**Task requirements:** One line at a time, check the entries below for the word "routed", and copy each line that has it.

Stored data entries
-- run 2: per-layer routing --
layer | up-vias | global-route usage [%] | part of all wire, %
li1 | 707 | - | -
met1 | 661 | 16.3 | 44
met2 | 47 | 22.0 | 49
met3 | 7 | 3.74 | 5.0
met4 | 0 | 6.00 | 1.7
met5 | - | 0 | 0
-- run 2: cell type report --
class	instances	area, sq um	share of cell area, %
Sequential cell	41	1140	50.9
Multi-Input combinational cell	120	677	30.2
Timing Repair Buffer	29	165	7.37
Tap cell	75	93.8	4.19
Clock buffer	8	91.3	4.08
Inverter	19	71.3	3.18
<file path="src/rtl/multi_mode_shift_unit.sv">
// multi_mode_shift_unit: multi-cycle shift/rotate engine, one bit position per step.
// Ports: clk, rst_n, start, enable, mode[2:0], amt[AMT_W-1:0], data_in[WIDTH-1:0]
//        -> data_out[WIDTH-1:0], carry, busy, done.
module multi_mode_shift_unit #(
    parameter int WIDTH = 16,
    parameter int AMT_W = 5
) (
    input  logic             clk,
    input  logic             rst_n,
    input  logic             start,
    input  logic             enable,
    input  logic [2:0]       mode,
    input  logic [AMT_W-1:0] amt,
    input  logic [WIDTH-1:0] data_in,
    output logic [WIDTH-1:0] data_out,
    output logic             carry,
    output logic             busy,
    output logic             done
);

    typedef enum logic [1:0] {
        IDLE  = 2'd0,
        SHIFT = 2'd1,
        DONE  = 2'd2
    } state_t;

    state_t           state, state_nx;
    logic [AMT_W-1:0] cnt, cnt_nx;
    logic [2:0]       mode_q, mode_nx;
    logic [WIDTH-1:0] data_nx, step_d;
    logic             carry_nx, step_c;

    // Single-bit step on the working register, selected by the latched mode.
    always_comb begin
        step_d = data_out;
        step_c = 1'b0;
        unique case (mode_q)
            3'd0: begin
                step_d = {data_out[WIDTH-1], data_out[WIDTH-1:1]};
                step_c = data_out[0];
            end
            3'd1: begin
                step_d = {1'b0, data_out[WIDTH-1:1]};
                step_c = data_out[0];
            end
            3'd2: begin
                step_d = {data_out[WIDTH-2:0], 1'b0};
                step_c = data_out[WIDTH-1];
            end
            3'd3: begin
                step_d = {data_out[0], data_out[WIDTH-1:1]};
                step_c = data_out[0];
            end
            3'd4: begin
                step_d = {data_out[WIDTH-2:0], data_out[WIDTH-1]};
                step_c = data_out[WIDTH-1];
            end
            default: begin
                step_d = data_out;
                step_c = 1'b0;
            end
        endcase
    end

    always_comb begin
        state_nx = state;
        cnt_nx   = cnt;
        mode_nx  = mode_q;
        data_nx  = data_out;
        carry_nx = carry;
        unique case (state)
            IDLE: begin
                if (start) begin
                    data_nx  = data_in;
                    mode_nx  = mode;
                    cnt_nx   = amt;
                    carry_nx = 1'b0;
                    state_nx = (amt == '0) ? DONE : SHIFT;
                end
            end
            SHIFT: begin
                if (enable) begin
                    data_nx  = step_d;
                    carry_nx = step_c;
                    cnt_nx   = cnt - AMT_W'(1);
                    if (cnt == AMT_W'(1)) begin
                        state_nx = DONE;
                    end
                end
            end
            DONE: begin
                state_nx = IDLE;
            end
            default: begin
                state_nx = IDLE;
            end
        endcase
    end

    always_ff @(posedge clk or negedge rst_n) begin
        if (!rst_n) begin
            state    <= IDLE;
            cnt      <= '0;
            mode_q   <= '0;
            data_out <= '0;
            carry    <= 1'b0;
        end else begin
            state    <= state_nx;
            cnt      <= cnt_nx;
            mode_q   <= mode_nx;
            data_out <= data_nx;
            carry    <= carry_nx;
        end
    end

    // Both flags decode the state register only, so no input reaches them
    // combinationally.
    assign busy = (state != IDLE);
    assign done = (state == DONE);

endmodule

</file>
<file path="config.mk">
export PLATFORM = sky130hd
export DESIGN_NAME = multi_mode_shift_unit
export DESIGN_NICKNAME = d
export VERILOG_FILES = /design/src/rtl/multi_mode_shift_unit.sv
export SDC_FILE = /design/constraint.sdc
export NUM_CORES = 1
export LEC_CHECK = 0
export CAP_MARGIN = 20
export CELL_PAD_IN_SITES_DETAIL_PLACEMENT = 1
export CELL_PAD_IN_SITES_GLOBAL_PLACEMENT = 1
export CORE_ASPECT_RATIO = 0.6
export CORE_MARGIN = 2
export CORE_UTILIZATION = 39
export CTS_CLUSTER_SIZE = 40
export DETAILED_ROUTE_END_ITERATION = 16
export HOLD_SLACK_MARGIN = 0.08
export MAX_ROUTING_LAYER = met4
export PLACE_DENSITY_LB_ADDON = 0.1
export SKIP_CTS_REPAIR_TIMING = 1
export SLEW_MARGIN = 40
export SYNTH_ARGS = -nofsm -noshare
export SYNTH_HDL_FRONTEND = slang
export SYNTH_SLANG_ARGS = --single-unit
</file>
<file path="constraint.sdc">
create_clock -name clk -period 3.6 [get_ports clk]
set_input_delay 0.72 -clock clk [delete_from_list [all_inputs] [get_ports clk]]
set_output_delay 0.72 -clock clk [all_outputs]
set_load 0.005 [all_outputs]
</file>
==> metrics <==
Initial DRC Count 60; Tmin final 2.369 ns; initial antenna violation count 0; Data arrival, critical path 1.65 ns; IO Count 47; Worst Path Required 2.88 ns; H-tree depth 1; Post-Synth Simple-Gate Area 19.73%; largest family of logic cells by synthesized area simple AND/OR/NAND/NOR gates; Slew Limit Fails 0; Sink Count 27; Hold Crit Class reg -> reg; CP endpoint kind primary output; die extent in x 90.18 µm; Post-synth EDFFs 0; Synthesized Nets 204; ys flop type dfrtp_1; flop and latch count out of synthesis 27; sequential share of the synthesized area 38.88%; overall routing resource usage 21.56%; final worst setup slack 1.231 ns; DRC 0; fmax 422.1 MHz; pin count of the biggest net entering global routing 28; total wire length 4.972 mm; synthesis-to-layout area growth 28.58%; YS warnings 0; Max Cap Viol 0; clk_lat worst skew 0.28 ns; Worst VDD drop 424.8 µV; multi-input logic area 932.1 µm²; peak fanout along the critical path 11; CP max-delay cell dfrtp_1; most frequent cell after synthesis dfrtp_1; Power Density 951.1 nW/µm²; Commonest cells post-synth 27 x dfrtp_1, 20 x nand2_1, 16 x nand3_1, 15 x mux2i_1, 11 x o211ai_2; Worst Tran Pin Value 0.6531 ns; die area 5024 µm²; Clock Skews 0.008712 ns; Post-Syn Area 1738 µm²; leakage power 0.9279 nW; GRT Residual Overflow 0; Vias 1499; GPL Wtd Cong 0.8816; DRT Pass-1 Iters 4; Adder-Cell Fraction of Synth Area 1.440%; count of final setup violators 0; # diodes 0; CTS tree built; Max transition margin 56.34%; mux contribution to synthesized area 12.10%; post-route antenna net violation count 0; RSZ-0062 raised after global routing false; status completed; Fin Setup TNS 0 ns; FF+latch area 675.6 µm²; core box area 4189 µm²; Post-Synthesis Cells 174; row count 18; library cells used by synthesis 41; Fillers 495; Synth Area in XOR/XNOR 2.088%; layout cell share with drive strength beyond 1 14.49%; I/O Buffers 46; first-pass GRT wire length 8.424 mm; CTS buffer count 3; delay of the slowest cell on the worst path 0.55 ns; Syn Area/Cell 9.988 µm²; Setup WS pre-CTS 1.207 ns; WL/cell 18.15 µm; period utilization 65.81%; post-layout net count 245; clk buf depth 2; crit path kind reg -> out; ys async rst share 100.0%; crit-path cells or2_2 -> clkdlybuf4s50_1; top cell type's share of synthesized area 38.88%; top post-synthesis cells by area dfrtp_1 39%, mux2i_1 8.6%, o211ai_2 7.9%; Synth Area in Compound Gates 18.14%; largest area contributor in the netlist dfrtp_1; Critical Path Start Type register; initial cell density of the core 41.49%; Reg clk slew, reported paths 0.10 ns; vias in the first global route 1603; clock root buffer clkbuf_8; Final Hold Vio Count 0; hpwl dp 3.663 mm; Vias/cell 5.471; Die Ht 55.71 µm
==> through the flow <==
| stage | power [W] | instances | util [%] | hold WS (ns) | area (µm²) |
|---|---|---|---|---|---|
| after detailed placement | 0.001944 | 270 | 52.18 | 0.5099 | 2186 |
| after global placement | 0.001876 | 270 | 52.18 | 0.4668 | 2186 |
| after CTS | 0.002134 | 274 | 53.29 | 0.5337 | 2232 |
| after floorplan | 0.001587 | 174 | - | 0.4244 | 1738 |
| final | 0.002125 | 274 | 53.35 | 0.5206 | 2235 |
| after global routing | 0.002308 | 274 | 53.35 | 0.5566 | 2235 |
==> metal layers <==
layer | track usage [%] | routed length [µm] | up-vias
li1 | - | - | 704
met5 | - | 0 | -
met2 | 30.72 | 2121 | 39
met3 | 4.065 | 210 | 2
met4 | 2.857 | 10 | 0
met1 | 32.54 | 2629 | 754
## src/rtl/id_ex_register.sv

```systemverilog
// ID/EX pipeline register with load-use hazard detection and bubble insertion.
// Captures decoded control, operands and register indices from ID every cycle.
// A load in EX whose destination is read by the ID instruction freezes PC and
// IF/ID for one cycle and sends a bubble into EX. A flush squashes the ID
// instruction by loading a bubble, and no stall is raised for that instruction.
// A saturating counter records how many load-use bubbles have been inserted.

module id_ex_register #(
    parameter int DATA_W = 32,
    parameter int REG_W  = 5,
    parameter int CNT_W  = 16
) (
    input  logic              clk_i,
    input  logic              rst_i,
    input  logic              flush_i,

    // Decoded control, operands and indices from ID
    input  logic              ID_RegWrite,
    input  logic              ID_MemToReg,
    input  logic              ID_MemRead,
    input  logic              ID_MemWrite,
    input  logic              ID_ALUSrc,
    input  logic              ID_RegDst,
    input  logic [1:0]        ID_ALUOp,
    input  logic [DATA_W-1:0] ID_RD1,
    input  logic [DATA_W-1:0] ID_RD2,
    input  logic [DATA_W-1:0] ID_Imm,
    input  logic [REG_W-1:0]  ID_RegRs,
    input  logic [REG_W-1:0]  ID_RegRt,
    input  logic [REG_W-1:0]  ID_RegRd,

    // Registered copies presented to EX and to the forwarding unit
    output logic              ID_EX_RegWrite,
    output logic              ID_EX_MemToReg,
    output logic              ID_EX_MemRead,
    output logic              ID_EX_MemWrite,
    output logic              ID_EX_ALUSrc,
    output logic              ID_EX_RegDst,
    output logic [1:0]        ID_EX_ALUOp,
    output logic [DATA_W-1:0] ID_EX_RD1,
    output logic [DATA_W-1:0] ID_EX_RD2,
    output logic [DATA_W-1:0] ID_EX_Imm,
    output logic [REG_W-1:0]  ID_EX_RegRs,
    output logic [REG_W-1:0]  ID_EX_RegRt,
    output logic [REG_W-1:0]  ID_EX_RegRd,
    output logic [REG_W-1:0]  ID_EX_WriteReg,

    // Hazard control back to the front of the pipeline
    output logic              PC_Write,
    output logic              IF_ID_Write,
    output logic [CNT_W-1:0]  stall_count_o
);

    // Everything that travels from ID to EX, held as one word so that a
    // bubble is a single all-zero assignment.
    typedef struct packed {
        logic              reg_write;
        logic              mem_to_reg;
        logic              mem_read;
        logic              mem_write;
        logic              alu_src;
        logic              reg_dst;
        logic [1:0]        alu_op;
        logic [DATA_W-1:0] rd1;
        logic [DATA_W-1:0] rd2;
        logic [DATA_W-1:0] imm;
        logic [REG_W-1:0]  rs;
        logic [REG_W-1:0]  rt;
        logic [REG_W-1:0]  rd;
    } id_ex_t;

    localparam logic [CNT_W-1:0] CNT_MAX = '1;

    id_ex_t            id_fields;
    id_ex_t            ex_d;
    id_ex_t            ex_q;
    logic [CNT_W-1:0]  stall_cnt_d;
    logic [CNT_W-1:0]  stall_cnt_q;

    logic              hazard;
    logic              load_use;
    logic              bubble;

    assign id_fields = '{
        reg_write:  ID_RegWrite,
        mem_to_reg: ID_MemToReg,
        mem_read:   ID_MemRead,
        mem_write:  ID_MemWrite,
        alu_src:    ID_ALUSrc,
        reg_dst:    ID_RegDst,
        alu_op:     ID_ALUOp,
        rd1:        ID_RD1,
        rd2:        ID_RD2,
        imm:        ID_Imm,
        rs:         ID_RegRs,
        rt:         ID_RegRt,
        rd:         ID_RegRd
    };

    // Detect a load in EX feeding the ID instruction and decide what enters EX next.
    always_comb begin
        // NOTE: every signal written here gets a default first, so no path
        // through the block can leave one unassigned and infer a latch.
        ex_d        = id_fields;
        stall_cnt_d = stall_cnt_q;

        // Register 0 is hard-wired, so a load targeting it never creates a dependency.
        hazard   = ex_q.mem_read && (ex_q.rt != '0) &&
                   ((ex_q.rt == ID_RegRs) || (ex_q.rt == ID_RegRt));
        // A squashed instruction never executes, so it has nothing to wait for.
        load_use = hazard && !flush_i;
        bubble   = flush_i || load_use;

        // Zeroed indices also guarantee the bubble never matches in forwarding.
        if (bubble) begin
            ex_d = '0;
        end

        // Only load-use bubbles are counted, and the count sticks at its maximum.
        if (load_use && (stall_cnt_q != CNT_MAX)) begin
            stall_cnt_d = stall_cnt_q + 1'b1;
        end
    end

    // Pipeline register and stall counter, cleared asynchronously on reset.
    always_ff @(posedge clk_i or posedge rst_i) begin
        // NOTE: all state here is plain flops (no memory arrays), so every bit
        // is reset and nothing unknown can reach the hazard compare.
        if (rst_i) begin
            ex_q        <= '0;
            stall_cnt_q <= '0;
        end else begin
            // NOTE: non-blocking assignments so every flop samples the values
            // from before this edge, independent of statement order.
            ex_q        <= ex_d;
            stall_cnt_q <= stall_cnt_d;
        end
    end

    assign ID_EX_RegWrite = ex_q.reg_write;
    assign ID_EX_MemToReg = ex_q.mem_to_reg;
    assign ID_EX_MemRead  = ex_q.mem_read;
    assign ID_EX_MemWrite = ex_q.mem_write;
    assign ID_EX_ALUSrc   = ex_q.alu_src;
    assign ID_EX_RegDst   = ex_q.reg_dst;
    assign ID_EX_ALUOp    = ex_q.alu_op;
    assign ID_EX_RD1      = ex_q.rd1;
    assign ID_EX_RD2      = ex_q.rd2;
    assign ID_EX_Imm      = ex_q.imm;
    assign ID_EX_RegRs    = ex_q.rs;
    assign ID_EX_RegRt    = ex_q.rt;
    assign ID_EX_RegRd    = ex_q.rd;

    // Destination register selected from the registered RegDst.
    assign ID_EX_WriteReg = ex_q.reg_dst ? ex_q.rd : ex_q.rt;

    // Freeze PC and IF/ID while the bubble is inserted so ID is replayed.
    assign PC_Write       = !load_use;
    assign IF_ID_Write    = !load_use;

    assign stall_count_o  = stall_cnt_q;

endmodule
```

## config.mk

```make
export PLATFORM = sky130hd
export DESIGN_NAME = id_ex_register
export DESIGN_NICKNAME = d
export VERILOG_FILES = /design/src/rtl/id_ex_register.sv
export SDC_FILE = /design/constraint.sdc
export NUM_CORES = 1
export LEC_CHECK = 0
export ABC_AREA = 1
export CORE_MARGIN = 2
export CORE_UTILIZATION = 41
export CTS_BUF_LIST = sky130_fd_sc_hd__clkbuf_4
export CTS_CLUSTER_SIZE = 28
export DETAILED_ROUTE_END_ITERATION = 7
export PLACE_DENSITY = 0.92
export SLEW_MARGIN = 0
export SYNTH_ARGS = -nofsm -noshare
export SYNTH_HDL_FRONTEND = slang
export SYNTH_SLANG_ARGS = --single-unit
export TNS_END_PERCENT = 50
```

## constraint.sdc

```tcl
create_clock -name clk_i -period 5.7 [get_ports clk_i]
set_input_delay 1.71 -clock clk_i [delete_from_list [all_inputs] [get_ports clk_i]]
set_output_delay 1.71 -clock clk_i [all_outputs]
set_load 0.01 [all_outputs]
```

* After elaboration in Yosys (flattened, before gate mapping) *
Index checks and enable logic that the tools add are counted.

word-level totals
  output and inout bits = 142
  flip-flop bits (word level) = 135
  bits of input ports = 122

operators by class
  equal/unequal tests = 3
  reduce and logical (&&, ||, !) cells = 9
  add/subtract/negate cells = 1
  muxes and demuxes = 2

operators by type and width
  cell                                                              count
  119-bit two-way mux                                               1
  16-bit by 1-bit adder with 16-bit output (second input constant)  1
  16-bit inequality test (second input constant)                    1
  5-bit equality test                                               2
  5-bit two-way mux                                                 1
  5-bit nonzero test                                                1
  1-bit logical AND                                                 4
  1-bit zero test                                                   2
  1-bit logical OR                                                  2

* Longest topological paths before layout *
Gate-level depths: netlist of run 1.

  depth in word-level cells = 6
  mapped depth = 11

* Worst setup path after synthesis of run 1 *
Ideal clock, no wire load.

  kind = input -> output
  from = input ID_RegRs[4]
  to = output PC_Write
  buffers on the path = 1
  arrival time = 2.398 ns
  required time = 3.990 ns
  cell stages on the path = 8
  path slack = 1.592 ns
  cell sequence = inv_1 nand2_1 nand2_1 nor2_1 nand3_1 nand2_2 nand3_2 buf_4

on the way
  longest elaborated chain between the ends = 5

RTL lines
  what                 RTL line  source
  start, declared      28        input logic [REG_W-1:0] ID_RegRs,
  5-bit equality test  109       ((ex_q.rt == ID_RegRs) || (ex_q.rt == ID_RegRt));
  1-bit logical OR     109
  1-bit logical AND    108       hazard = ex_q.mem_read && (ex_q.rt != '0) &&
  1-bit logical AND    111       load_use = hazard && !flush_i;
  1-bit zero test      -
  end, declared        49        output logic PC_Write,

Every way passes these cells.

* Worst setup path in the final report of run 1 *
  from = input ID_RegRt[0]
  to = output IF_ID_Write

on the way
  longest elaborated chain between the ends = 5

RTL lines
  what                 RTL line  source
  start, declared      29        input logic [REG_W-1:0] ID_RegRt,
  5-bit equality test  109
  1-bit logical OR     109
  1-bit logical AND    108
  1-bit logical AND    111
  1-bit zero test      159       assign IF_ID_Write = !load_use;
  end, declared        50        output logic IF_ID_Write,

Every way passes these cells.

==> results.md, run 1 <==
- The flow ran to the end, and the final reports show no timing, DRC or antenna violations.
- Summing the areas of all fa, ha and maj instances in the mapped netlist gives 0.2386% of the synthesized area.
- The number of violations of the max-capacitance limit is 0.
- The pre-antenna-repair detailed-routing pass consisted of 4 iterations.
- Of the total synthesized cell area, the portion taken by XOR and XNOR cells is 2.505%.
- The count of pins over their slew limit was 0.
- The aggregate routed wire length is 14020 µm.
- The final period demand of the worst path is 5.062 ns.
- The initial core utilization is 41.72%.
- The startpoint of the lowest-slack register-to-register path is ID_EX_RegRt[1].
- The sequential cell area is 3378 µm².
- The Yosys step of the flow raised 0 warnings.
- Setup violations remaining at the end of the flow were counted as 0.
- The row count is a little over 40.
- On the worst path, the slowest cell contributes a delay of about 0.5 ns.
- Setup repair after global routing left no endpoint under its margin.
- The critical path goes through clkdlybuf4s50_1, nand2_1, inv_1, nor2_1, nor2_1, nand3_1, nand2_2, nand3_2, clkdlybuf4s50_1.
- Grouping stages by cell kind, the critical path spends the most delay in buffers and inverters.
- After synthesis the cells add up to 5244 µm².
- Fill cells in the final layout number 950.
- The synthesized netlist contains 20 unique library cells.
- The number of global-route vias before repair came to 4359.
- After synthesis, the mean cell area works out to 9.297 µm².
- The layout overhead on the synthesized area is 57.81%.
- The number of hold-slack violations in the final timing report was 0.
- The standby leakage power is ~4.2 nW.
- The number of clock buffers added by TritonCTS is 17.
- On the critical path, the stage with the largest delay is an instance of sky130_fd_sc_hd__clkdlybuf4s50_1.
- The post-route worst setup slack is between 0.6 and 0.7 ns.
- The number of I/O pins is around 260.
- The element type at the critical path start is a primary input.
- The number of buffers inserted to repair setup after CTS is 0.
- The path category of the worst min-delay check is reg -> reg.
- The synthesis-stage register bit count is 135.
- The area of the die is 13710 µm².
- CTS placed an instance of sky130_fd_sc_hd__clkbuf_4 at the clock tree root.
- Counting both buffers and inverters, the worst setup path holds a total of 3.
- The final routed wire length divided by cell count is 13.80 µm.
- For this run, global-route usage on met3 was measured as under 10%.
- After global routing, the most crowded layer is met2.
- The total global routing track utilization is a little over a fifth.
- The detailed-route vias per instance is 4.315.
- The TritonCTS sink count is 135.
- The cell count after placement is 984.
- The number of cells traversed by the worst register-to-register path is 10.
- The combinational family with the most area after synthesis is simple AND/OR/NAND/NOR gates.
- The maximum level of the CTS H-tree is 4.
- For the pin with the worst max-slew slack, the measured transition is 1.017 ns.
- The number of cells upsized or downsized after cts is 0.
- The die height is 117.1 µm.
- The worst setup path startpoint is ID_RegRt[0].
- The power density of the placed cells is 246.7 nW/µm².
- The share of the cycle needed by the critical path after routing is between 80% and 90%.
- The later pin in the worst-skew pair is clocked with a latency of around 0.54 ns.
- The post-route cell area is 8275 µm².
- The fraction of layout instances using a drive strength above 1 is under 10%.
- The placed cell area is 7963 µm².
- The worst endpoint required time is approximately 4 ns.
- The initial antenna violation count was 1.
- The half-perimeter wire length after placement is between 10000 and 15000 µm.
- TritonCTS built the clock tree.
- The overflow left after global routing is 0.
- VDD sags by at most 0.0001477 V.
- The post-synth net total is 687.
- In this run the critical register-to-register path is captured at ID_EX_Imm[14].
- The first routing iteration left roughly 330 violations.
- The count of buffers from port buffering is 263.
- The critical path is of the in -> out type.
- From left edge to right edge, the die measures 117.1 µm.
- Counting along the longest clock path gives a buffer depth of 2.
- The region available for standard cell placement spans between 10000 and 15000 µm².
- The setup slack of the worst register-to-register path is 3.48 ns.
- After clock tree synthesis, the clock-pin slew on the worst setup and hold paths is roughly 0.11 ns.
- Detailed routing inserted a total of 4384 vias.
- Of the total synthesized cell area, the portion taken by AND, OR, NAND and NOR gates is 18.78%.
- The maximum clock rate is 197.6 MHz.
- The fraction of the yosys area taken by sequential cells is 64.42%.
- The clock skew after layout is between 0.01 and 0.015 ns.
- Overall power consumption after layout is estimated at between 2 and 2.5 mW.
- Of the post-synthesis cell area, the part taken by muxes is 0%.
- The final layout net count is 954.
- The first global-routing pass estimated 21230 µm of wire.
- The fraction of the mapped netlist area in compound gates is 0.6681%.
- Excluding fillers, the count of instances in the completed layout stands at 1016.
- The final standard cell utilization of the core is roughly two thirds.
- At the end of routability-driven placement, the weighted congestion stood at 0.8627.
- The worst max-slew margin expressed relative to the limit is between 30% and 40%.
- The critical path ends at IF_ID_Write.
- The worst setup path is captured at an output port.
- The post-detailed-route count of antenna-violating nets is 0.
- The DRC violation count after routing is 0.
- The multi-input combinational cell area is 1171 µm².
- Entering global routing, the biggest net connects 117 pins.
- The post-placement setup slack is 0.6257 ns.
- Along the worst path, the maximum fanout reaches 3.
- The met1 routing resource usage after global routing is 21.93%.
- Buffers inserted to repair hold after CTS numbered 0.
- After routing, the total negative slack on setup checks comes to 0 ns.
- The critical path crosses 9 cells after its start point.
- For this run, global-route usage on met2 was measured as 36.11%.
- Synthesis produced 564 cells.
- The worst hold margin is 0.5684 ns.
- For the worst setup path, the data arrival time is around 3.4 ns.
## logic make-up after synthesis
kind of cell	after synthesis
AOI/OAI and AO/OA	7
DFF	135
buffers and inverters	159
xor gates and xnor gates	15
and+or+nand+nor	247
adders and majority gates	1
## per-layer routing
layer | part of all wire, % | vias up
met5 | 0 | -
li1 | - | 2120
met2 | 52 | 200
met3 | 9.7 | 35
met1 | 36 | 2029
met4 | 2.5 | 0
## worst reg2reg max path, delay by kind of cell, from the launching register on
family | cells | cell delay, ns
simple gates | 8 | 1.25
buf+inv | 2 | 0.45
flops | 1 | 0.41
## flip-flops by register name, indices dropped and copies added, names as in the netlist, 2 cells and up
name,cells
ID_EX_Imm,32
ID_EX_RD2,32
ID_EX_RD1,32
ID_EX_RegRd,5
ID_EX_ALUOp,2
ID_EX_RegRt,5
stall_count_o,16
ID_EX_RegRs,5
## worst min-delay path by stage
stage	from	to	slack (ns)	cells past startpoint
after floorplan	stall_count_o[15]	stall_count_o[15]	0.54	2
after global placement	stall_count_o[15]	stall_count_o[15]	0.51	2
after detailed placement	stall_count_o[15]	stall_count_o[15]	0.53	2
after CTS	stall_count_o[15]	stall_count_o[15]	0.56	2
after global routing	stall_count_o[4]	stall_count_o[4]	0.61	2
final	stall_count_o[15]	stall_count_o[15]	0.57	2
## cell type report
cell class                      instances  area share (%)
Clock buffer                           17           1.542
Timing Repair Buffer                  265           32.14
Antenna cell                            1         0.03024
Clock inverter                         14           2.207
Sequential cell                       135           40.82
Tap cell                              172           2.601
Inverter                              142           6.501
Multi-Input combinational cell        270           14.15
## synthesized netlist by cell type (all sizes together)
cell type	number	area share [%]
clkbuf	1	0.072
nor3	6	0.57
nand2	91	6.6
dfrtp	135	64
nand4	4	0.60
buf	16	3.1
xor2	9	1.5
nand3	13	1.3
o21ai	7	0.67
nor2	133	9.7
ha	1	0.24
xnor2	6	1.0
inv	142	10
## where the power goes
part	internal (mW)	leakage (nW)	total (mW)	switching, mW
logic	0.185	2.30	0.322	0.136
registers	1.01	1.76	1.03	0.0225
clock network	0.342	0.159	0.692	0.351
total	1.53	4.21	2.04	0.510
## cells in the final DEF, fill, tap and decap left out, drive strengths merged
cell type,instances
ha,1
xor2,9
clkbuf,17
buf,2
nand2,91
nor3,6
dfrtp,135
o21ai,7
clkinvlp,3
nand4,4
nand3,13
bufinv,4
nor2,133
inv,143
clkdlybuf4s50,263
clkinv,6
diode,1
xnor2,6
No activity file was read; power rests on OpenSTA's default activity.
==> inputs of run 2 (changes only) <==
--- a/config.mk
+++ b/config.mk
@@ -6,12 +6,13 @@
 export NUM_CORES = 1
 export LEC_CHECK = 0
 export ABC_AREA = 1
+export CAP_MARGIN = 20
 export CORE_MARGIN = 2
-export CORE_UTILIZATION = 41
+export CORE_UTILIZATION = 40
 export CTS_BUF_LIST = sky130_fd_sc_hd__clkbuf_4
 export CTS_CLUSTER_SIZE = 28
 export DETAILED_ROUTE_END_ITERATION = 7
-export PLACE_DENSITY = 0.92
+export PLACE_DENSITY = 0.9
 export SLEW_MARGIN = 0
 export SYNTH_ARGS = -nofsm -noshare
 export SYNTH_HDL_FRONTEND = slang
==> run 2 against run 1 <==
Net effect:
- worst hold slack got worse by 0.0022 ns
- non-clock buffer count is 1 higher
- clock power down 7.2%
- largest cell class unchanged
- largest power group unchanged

**Exercise answer:**
layer | track usage [%] | routed length [µm] | up-vias
- The aggregate routed wire length is 14020 µm.
- The final routed wire length divided by cell count is 13.80 µm.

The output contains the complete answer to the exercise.